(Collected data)

'''

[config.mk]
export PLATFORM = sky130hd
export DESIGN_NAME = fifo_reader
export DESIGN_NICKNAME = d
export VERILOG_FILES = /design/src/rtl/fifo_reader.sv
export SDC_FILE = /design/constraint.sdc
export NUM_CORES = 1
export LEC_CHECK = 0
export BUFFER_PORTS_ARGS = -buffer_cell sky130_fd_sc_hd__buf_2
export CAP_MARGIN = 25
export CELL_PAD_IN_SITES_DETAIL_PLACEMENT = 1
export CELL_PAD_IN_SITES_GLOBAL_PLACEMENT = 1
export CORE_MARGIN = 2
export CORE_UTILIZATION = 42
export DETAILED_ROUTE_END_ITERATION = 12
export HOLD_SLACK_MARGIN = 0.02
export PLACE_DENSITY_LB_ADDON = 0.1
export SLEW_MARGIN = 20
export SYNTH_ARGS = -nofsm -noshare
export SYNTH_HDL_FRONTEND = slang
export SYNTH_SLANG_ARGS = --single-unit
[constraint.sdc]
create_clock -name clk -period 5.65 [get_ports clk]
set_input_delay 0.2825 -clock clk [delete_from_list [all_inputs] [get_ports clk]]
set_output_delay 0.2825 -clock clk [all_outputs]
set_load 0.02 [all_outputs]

'''

§ **WORK TASK**: Give back only the lines from the one containing "export SYNTH_HDL_FRONTEND = slang" through the final line of the entries above, exactly as written, both included.

§ **ANSWER**:
export SYNTH_HDL_FRONTEND = slang
export SYNTH_SLANG_ARGS = --single-unit
[constraint.sdc]
create_clock -name clk -period 5.65 [get_ports clk]
set_input_delay 0.2825 -clock clk [delete_from_list [all_inputs] [get_ports clk]]
set_output_delay 0.2825 -clock clk [all_outputs]
set_load 0.02 [all_outputs]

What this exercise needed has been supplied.